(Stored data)
_ _ _ _ _

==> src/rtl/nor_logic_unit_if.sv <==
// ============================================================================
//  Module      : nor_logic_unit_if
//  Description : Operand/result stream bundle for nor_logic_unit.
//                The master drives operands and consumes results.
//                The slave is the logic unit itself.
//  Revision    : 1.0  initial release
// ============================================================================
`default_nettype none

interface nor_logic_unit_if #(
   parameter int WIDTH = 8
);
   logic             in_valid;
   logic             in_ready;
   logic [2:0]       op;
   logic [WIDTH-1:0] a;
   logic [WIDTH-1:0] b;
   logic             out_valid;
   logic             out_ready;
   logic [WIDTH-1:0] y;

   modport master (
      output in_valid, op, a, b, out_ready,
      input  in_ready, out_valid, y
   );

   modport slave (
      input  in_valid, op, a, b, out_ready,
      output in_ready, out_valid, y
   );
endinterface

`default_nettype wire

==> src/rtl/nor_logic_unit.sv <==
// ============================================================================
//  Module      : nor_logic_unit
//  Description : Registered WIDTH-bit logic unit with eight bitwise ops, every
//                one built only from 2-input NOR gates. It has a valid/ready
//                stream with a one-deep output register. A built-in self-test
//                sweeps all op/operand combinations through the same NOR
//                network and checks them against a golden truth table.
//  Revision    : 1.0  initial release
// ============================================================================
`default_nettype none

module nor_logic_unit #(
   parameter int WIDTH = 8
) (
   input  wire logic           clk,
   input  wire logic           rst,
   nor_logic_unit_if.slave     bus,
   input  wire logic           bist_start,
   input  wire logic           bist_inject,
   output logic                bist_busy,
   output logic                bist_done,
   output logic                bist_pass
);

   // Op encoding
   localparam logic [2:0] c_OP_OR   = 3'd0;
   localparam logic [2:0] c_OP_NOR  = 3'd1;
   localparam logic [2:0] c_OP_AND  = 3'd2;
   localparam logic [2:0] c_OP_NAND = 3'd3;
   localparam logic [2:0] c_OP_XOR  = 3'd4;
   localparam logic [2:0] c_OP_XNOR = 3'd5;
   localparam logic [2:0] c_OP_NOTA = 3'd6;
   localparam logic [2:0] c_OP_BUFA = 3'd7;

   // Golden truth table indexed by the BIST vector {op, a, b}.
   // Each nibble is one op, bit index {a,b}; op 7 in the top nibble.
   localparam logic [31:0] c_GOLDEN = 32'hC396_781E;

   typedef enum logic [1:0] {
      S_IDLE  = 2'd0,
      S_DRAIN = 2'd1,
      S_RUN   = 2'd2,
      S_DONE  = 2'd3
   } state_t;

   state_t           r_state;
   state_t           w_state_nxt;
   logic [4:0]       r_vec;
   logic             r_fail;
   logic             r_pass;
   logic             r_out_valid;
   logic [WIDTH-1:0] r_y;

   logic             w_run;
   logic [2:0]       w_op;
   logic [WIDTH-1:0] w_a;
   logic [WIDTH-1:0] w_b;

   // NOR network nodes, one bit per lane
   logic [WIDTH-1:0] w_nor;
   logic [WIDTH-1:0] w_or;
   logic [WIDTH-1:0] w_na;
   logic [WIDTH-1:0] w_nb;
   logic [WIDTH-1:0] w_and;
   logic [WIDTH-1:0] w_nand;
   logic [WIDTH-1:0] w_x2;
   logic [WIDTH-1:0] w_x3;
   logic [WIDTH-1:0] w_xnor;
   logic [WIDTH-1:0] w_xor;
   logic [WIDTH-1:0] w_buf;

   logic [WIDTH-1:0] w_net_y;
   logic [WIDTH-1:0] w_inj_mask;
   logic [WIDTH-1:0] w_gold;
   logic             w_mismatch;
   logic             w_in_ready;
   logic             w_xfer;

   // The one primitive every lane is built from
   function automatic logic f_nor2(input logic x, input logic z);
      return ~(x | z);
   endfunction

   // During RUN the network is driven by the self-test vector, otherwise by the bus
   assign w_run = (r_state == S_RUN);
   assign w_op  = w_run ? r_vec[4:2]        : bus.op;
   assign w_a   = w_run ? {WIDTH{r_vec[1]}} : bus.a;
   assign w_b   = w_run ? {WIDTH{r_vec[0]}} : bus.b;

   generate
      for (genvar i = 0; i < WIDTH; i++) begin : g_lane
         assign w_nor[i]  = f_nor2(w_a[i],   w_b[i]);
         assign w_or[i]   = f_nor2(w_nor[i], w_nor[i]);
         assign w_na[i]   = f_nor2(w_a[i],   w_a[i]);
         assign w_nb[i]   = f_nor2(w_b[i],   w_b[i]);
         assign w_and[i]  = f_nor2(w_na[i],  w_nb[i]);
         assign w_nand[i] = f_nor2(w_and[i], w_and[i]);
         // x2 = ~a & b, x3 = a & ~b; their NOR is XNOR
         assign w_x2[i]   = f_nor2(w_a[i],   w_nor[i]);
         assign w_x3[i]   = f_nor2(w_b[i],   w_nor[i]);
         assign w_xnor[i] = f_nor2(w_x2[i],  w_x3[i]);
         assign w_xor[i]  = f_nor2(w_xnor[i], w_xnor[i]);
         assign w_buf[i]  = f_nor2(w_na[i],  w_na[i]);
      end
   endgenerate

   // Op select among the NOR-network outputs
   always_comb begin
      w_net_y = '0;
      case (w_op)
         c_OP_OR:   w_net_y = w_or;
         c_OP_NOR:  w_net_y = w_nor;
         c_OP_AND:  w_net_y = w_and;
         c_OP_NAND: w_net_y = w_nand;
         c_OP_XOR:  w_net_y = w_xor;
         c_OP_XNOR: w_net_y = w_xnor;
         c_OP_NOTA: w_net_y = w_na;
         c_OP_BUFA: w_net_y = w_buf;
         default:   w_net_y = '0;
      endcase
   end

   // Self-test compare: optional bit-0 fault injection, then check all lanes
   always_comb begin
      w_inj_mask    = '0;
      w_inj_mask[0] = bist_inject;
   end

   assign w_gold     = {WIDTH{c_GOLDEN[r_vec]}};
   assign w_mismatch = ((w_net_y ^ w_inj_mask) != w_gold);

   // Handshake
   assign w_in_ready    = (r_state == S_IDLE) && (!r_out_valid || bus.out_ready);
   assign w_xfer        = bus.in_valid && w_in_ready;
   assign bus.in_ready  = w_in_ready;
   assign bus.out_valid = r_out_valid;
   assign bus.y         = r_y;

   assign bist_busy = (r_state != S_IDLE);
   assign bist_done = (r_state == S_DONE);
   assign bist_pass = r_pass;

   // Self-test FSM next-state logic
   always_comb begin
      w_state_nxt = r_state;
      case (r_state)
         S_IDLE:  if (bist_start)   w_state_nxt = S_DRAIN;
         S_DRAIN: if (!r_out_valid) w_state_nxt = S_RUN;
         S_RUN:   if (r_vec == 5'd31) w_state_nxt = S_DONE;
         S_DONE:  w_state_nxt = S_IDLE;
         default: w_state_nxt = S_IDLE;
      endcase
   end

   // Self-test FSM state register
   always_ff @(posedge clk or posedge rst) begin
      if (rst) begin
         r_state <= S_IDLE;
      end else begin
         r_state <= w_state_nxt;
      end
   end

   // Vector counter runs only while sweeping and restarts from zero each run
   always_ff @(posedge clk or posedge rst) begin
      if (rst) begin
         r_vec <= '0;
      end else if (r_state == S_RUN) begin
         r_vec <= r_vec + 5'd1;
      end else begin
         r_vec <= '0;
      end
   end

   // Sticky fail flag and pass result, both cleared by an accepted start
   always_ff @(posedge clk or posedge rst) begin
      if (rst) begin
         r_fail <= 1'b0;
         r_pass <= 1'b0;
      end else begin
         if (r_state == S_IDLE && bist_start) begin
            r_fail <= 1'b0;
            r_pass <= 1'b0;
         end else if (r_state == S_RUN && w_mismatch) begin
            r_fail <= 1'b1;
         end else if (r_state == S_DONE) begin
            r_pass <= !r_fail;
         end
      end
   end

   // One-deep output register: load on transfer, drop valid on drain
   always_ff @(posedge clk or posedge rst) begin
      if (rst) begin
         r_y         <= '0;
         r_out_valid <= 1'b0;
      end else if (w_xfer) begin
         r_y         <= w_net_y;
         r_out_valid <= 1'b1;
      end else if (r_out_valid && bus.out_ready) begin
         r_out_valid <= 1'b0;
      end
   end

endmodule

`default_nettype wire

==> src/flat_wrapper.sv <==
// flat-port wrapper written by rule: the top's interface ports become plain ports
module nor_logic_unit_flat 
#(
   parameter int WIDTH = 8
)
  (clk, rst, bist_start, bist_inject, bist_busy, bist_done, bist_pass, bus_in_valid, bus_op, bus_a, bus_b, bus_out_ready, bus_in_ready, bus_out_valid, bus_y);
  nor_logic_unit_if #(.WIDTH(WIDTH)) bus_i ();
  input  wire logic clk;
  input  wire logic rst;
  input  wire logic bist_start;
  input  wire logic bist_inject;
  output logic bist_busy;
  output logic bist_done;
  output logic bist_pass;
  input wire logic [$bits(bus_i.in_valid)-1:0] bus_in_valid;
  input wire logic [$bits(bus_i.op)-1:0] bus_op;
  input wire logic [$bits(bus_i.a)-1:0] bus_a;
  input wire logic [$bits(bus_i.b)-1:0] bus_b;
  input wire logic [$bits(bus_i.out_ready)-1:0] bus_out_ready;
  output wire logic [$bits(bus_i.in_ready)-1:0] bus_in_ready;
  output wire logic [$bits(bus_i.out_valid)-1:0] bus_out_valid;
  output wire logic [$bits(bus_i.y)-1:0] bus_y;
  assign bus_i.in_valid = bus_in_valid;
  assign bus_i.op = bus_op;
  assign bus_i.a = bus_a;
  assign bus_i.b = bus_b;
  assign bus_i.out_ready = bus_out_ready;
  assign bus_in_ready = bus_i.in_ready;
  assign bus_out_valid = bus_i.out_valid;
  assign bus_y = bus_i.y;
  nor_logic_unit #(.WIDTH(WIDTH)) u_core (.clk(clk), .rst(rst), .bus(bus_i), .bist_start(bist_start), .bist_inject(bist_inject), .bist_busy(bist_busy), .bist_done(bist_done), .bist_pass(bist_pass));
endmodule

_ _ _ _ _

Task to carry out ▸
Transcribe only the trailing portion of the entries above: the line that contains "output logic bist_pass;" and each line after it.

Your response ▸
  output logic bist_pass;
  input wire logic [$bits(bus_i.in_valid)-1:0] bus_in_valid;
  input wire logic [$bits(bus_i.op)-1:0] bus_op;
  input wire logic [$bits(bus_i.a)-1:0] bus_a;
  input wire logic [$bits(bus_i.b)-1:0] bus_b;
  input wire logic [$bits(bus_i.out_ready)-1:0] bus_out_ready;
  output wire logic [$bits(bus_i.in_ready)-1:0] bus_in_ready;
  output wire logic [$bits(bus_i.out_valid)-1:0] bus_out_valid;
  output wire logic [$bits(bus_i.y)-1:0] bus_y;
  assign bus_i.in_valid = bus_in_valid;
  assign bus_i.op = bus_op;
  assign bus_i.a = bus_a;
  assign bus_i.b = bus_b;
  assign bus_i.out_ready = bus_out_ready;
  assign bus_in_ready = bus_i.in_ready;
  assign bus_out_valid = bus_i.out_valid;
  assign bus_y = bus_i.y;
  nor_logic_unit #(.WIDTH(WIDTH)) u_core (.clk(clk), .rst(rst), .bus(bus_i), .bist_start(bist_start), .bist_inject(bist_inject), .bist_busy(bist_busy), .bist_done(bist_done), .bist_pass(bist_pass));
endmodule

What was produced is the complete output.